Im realky struggling at the moment between one thing and another im feeling totally used and abandoned my partner doesnt support me at all my family have given up my best freind only wants to know when she wants something or when she wants me to have her kids overnight i really feel like just ending everything i had a nurse come round do a crisis plan an thats the last time i seen her they have put me in a group therapy which is only once a week when i last saw my pschotherapist he said my only choices were to go to group or be admitted into hospital which is not a possibilty as i have a son!!! Im really at my wits end and feel really used and abandoned
I really feel for you. I'm not sure why the group idea bugs you butv do not close your mind to it. I have feelings about groups too.
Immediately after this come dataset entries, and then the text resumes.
File: config.mk
export PLATFORM = sky130hd
export DESIGN_NAME = mc_ctrl_flat
export DESIGN_NICKNAME = d
export VERILOG_FILES = /design/src/rtl/mc_ctrl_pkg.sv /design/src/rtl/mc_ctrl_if.sv /design/src/rtl/mc_ctrl_mem_wait_timer.sv /design/src/rtl/mc_ctrl.sv /design/src/flat_wrapper.sv
export SDC_FILE = /design/constraint.sdc
export NUM_CORES = 1
export LEC_CHECK = 0
export BUFFER_PORTS_ARGS = -buffer_cell sky130_fd_sc_hd__buf_2
export CORE_MARGIN = 5
export CORE_UTILIZATION = 52
export DETAILED_ROUTE_END_ITERATION = 7
export MAX_ROUTING_LAYER = met4
export PLACE_DENSITY = 0.79
export SLEW_MARGIN = 20
export SYNTH_ARGS = -nofsm -noshare
export SYNTH_HDL_FRONTEND = slang
export SYNTH_SLANG_ARGS = --single-unit
File: constraint.sdc
create_clock -name clk -period 1.72 [get_ports clk]
set_clock_uncertainty 0.05 [all_clocks]
set_input_delay 0 -clock clk [delete_from_list [all_inputs] [get_ports clk]]
set_output_delay 0 -clock clk [all_outputs]
set_load 0.02 [all_outputs]
File: src/rtl/mc_ctrl_pkg.sv
// Shared constants, state encoding and instruction classification for the
// multi-cycle RV32 control unit (OP-IMM, SW, BEQ/BNE).
package mc_ctrl_pkg;

    localparam logic [6:0] OP_IMM    = 7'b0010011;
    localparam logic [6:0] OP_STORE  = 7'b0100011;
    localparam logic [6:0] OP_BRANCH = 7'b1100011;

    localparam logic [2:0] F3_SW  = 3'b010;
    localparam logic [2:0] F3_BEQ = 3'b000;
    localparam logic [2:0] F3_BNE = 3'b001;

    localparam logic [1:0] ALU_ADD   = 2'b00;
    localparam logic [1:0] ALU_SUB   = 2'b01;
    localparam logic [1:0] ALU_FUNCT = 2'b10;

    localparam logic PC_SRC_SEQ = 1'b0;
    localparam logic PC_SRC_BR  = 1'b1;

    typedef enum logic [2:0] {
        IDLE   = 3'd0,
        FETCH  = 3'd1,
        DECODE = 3'd2,
        EXEC   = 3'd3,
        MEM    = 3'd4,
        WB     = 3'd5,
        TRAP   = 3'd6
    } state_t;

    typedef enum logic [1:0] {
        CLS_NONE   = 2'd0,
        CLS_OPIMM  = 2'd1,
        CLS_STORE  = 2'd2,
        CLS_BRANCH = 2'd3
    } instr_class_t;

    // CLS_NONE marks anything the datapath cannot execute; it sends DECODE to TRAP.
    function automatic instr_class_t classify(input logic [6:0] opcode,
                                              input logic [2:0] funct3);
        instr_class_t cls;
        cls = CLS_NONE;
        if (opcode == OP_IMM)
            cls = CLS_OPIMM;
        else if (opcode == OP_STORE && funct3 == F3_SW)
            cls = CLS_STORE;
        else if (opcode == OP_BRANCH && (funct3 == F3_BEQ || funct3 == F3_BNE))
            cls = CLS_BRANCH;
        return cls;
    endfunction

endpackage

File: src/rtl/mc_ctrl_if.sv
// Control/datapath bundle: IR fields and status in, memory handshake and
// datapath selects/enables out.
interface mc_ctrl_if;
    import mc_ctrl_pkg::*;

    logic [6:0] ir_opcode;
    logic [2:0] ir_funct3;
    logic       alu_zero;
    logic       mem_ready;

    logic       mem_req;
    logic       mem_we;
    logic       iord;
    logic       ir_write;
    logic       alu_src_b;
    logic [1:0] alu_op;
    logic       reg_write;
    logic       pc_write;
    logic       pc_src;
    logic       retire;
    logic       halt;
    logic       bus_err;

    modport master (
        input  ir_opcode, ir_funct3, alu_zero, mem_ready,
        output mem_req, mem_we, iord, ir_write, alu_src_b, alu_op,
               reg_write, pc_write, pc_src, retire, halt, bus_err
    );

    modport slave (
        output ir_opcode, ir_funct3, alu_zero, mem_ready,
        input  mem_req, mem_we, iord, ir_write, alu_src_b, alu_op,
               reg_write, pc_write, pc_src, retire, halt, bus_err
    );
endinterface

File: src/rtl/mc_ctrl_mem_wait_timer.sv
// Memory wait timer: counts consecutive un-ready cycles in a memory state and
// flags the last cycle allowed before a bus-error trap.
module mc_ctrl_mem_wait_timer #(
    parameter int LIMIT = 16
) (
    input  logic clk,
    input  logic rst,
    input  logic clear,
    input  logic inc,
    output logic expired
);
    localparam logic [7:0] LAST = 8'(LIMIT - 1);

    logic [7:0] count;

    // Clear wins so the count restarts on every memory-state entry.
    always_ff @(posedge clk or posedge rst) begin
        if (rst)
            count <= '0;
        else if (clear)
            count <= '0;
        else if (inc)
            count <= count + 8'd1;
    end

    assign expired = (count == LAST);

endmodule

File: src/rtl/mc_ctrl.sv
// Multi-cycle control unit: sequences fetch, decode, execute, store and
// write-back over a shared memory port, trapping on bad opcodes or timeouts.
module mc_ctrl
    import mc_ctrl_pkg::*;
#(
    parameter int WAIT_LIMIT = 16
) (
    input logic       clk,
    input logic       rst,
    mc_ctrl_if.master bus
);
    state_t       state;
    state_t       next_state;
    instr_class_t cls;
    logic         bus_err_q;
    logic         taken;
    logic         waiting;
    logic         expired;
    logic         timeout;

    logic       mem_req;
    logic       mem_we;
    logic       iord;
    logic       ir_write;
    logic       alu_src_b;
    logic [1:0] alu_op;
    logic       reg_write;
    logic       pc_write;
    logic       pc_src;
    logic       retire;
    logic       halt;
    logic       bus_err;

    assign cls     = classify(bus.ir_opcode, bus.ir_funct3);
    assign taken   = (bus.ir_funct3 == F3_BEQ &&  bus.alu_zero) ||
                     (bus.ir_funct3 == F3_BNE && !bus.alu_zero);
    assign waiting = (state == FETCH || state == MEM) && !bus.mem_ready;

    mc_ctrl_mem_wait_timer #(
        .LIMIT   (WAIT_LIMIT)
    ) u_wait_timer (
        .clk     (clk),
        .rst     (rst),
        .clear   (next_state != state),
        .inc     (waiting),
        .expired (expired)
    );

    always_ff @(posedge clk or posedge rst) begin
        if (rst) begin
            state     <= IDLE;
            bus_err_q <= 1'b0;
        end else begin
            state <= next_state;
            if (timeout)
                bus_err_q <= 1'b1;
        end
    end

    // mem_ready wins over an expiring timer, so a late completion still retires.
    always_comb begin
        next_state = state;
        timeout    = 1'b0;
        mem_req    = 1'b0;
        mem_we     = 1'b0;
        iord       = 1'b0;
        ir_write   = 1'b0;
        alu_src_b  = 1'b0;
        alu_op     = ALU_ADD;
        reg_write  = 1'b0;
        pc_write   = 1'b0;
        pc_src     = PC_SRC_SEQ;
        retire     = 1'b0;
        halt       = 1'b0;
        bus_err    = 1'b0;
        case (state)
            IDLE: next_state = FETCH;
            FETCH: begin
                mem_req = 1'b1;
                if (bus.mem_ready) begin
                    ir_write   = 1'b1;
                    next_state = DECODE;
                end else if (expired) begin
                    timeout    = 1'b1;
                    next_state = TRAP;
                end
            end
            DECODE: next_state = (cls == CLS_NONE) ? TRAP : EXEC;
            EXEC: begin
                case (cls)
                    CLS_OPIMM: begin
                        alu_src_b  = 1'b1;
                        alu_op     = ALU_FUNCT;
                        next_state = WB;
                    end
                    CLS_STORE: begin
                        alu_src_b  = 1'b1;
                        alu_op     = ALU_ADD;
                        next_state = MEM;
                    end
                    CLS_BRANCH: begin
                        alu_op     = ALU_SUB;
                        pc_write   = 1'b1;
                        pc_src     = taken ? PC_SRC_BR : PC_SRC_SEQ;
                        retire     = 1'b1;
                        next_state = FETCH;
                    end
                    default: next_state = TRAP;
                endcase
            end
            MEM: begin
                mem_req   = 1'b1;
                mem_we    = 1'b1;
                iord      = 1'b1;
                alu_src_b = 1'b1;
                alu_op    = ALU_ADD;
                if (bus.mem_ready) begin
                    pc_write   = 1'b1;
                    pc_src     = PC_SRC_SEQ;
                    retire     = 1'b1;
                    next_state = FETCH;
                end else if (expired) begin
                    timeout    = 1'b1;
                    next_state = TRAP;
                end
            end
            WB: begin
                reg_write  = 1'b1;
                pc_write   = 1'b1;
                pc_src     = PC_SRC_SEQ;
                retire     = 1'b1;
                next_state = FETCH;
            end
            TRAP: begin
                halt    = 1'b1;
                bus_err = bus_err_q;
            end
            default: next_state = IDLE;
        endcase
    end

    assign bus.mem_req   = mem_req;
    assign bus.mem_we    = mem_we;
    assign bus.iord      = iord;
    assign bus.ir_write  = ir_write;
    assign bus.alu_src_b = alu_src_b;
    assign bus.alu_op    = alu_op;
    assign bus.reg_write = reg_write;
    assign bus.pc_write  = pc_write;
    assign bus.pc_src    = pc_src;
    assign bus.retire    = retire;
    assign bus.halt      = halt;
    assign bus.bus_err   = bus_err;

endmodule

File: src/flat_wrapper.sv
// flat-port wrapper written by rule: the top's interface ports become plain ports
module mc_ctrl_flat import mc_ctrl_pkg::*;
#(
    parameter int WAIT_LIMIT = 16
)
  (clk, rst, bus_ir_opcode, bus_ir_funct3, bus_alu_zero, bus_mem_ready, bus_mem_req, bus_mem_we, bus_iord, bus_ir_write, bus_alu_src_b, bus_alu_op, bus_reg_write, bus_pc_write, bus_pc_src, bus_retire, bus_halt, bus_bus_err);
  mc_ctrl_if bus_i ();
  input logic clk;
  input logic rst;
  input wire logic [$bits(bus_i.ir_opcode)-1:0] bus_ir_opcode;
  input wire logic [$bits(bus_i.ir_funct3)-1:0] bus_ir_funct3;
  input wire logic [$bits(bus_i.alu_zero)-1:0] bus_alu_zero;
  input wire logic [$bits(bus_i.mem_ready)-1:0] bus_mem_ready;
  output wire logic [$bits(bus_i.mem_req)-1:0] bus_mem_req;
  output wire logic [$bits(bus_i.mem_we)-1:0] bus_mem_we;
  output wire logic [$bits(bus_i.iord)-1:0] bus_iord;
  output wire logic [$bits(bus_i.ir_write)-1:0] bus_ir_write;
  output wire logic [$bits(bus_i.alu_src_b)-1:0] bus_alu_src_b;
  output wire logic [$bits(bus_i.alu_op)-1:0] bus_alu_op;
  output wire logic [$bits(bus_i.reg_write)-1:0] bus_reg_write;
  output wire logic [$bits(bus_i.pc_write)-1:0] bus_pc_write;
  output wire logic [$bits(bus_i.pc_src)-1:0] bus_pc_src;
  output wire logic [$bits(bus_i.retire)-1:0] bus_retire;
  output wire logic [$bits(bus_i.halt)-1:0] bus_halt;
  output wire logic [$bits(bus_i.bus_err)-1:0] bus_bus_err;
  assign bus_i.ir_opcode = bus_ir_opcode;
  assign bus_i.ir_funct3 = bus_ir_funct3;
  assign bus_i.alu_zero = bus_alu_zero;
  assign bus_i.mem_ready = bus_mem_ready;
  assign bus_mem_req = bus_i.mem_req;
  assign bus_mem_we = bus_i.mem_we;
  assign bus_iord = bus_i.iord;
  assign bus_ir_write = bus_i.ir_write;
  assign bus_alu_src_b = bus_i.alu_src_b;
  assign bus_alu_op = bus_i.alu_op;
  assign bus_reg_write = bus_i.reg_write;
  assign bus_pc_write = bus_i.pc_write;
  assign bus_pc_src = bus_i.pc_src;
  assign bus_retire = bus_i.retire;
  assign bus_halt = bus_i.halt;
  assign bus_bus_err = bus_i.bus_err;
  mc_ctrl #(.WAIT_LIMIT(WAIT_LIMIT)) u_core (.clk(clk), .rst(rst), .bus(bus_i));
endmodule
---- After elaboration in Yosys (flattened, before gate mapping) ----
Index checks and enable logic that the tools add are counted.
operators by class
  add/subtract/negate cells ............... 1
  equality and inequality tests ........... 16
  muxes and demuxes ....................... 30
  reduce and logical (&&, ||, !) cells .... 17
operator list
  operator                                                                count
  3-bit case mux with 6 select lines                                      1
  8-bit two-way mux                                                       2
  1-bit two-way mux                                                       15
  3-bit two-way mux                                                       4
  3-bit by 2-bit equality test with 1-bit output (second input constant)  3
  3-bit equality test (second input constant)                             3
  3-bit case mux with 3 select lines                                      1
  8-bit by 1-bit adder with 8-bit output (second input constant)          1
  8-bit by 4-bit equality test with 1-bit output (second input constant)  1
  2-bit two-way mux                                                       4
  7-bit by 5-bit equality test with 1-bit output (second input constant)  1
  7-bit by 6-bit equality test with 1-bit output (second input constant)  1
  7-bit equality test (second input constant)                             1
  3-bit by 1-bit equality test with 1-bit output (second input constant)  2
  3-bit zero test                                                         2
  2-bit OR reduction                                                      3
  1-bit logical AND                                                       5
  2-bit equality test (second input constant)                             2
  2-bit case mux with 2 select lines                                      1
  1-bit logical OR                                                        3
  3-bit inequality test                                                   1
  1-bit case mux with 3 select lines                                      1
  2-bit by 1-bit equality test with 1-bit output (second input constant)  1
  1-bit zero test                                                         2
  3 further kinds                                                         3
word-level totals
  register bits ........................... 12
  word-level logic and storage cells ...... 67

---- Depth between registers and ports, before layout ----
  depth in word-level cells ............... 11
  mapped depth ............................ 9

---- Hierarchy ----
A second synthesis with hierarchy kept.
unflattened totals
  cells, all modules ...................... 115
  area, all modules ....................... 955.9 sq um
modules (own cells, without submodules)
  module                  times used  cells each  area each (sq um)
  mc_ctrl                 1           75          548.0
  mc_ctrl_mem_wait_timer  1           40          407.9

---- Worst setup path after synthesis ----
OpenSTA, ideal clock, no wires.
  path type ............................... input-to-reg
  start point ............................. input bus_ir_opcode[5]
  end point ............................... register u_core.u_wait_timer.count[0]
  arrival time ............................ 1612 ps
  required time ........................... 1580 ps
  setup slack ............................. -32 ps
  stages .................................. 8
  path buffers ............................ 0
  cells stage by stage .................... or3b_1 -> o41a_1 -> nor2_1 -> ha_1 -> a21boi_0 -> o21ai_0 -> nand3_1 -> a211oi_2
between the ends
  longest elaborated chain between the ends .. 10
RTL lines
  item                                                                     RTL line                      text
  from (decl)                                                              flat_wrapper.sv:10            input wire logic [$bits(bus_i.ir_opcode)-1:0] bus_ir_opcode;
  7-bit equality test                                                      mc_ctrl_pkg.sv:46             else if (opcode == OP_BRANCH && (funct3 == F3_BEQ || funct3 == F3_BNE))
  1-bit logical AND                                                        mc_ctrl_pkg.sv:46
  2-bit two-way mux                                                        mc_ctrl_pkg.sv:46
  2-bit two-way mux                                                        mc_ctrl_pkg.sv:44             else if (opcode == OP_STORE && funct3 == F3_SW)
  2-bit two-way mux *                                                      mc_ctrl_pkg.sv:42             if (opcode == OP_IMM)
  2-bit equality test (tied with other cells)                              mc_ctrl.sv:90                 case (cls)
  3-bit case mux with 3 select lines or 3-bit two-way mux (tied branches)  mc_ctrl.sv:90, mc_ctrl.sv:88
  3-bit case mux with 6 select lines *                                     mc_ctrl.sv:76                 case (state)
  3-bit inequality test *                                                  mc_ctrl.sv:44                 .clear (next_state != state),
  8-bit two-way mux or 2-bit nonzero test (tied branches)                  --
  to (signal assigned)                                                     mc_ctrl_mem_wait_timer.sv:23  count <= count + 8'd1;
  to (decl)                                                                mc_ctrl_mem_wait_timer.sv:14  logic [7:0] count;
Mark *: on every way between the ends. The rest lies on a longest branch, timed or not.
A chain may end at the register's enable or synchronous reset.

---- Worst setup path after layout ----
  start point ............................. input bus_ir_opcode[6]
  end point ............................... output bus_pc_src
between the ends
  longest elaborated chain between the ends .. 8
RTL lines
  item                   RTL line            text
  7-bit equality test    mc_ctrl_pkg.sv:46
  1-bit logical AND      mc_ctrl_pkg.sv:46
  2-bit two-way mux      mc_ctrl_pkg.sv:46
  2-bit two-way mux      mc_ctrl_pkg.sv:44
  2-bit two-way mux *    mc_ctrl_pkg.sv:42
  2-bit equality test *  mc_ctrl.sv:90
  1-bit two-way mux *    mc_ctrl.sv:90
  1-bit two-way mux *    --
  to (decl)              flat_wrapper.sv:22  output wire logic [$bits(bus_i.pc_src)-1:0] bus_pc_src;
Marks and branches as above.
I believe this it's the best opportunity to show your soon how important it it's too ask for help when needed. I believe that it will also show your son that there are other options to resolving issues.
It's not that I'm closed minded to the group but why come out do a crisis plan then throw me away?? This is how I feel I have no other form of support I was put in complex needs then basically left no phone calls nothing I have tried calling them but they don't return calls at all
Hi, maybe you could try finding a new doctor/ therapist until you find someone that can give you better care? I understand what you mean, gone through similar times myself. A change in the people around me helped. Same thing with friends and family too. Not saying to cut people out of your life but try to seek out others. Hope that helps .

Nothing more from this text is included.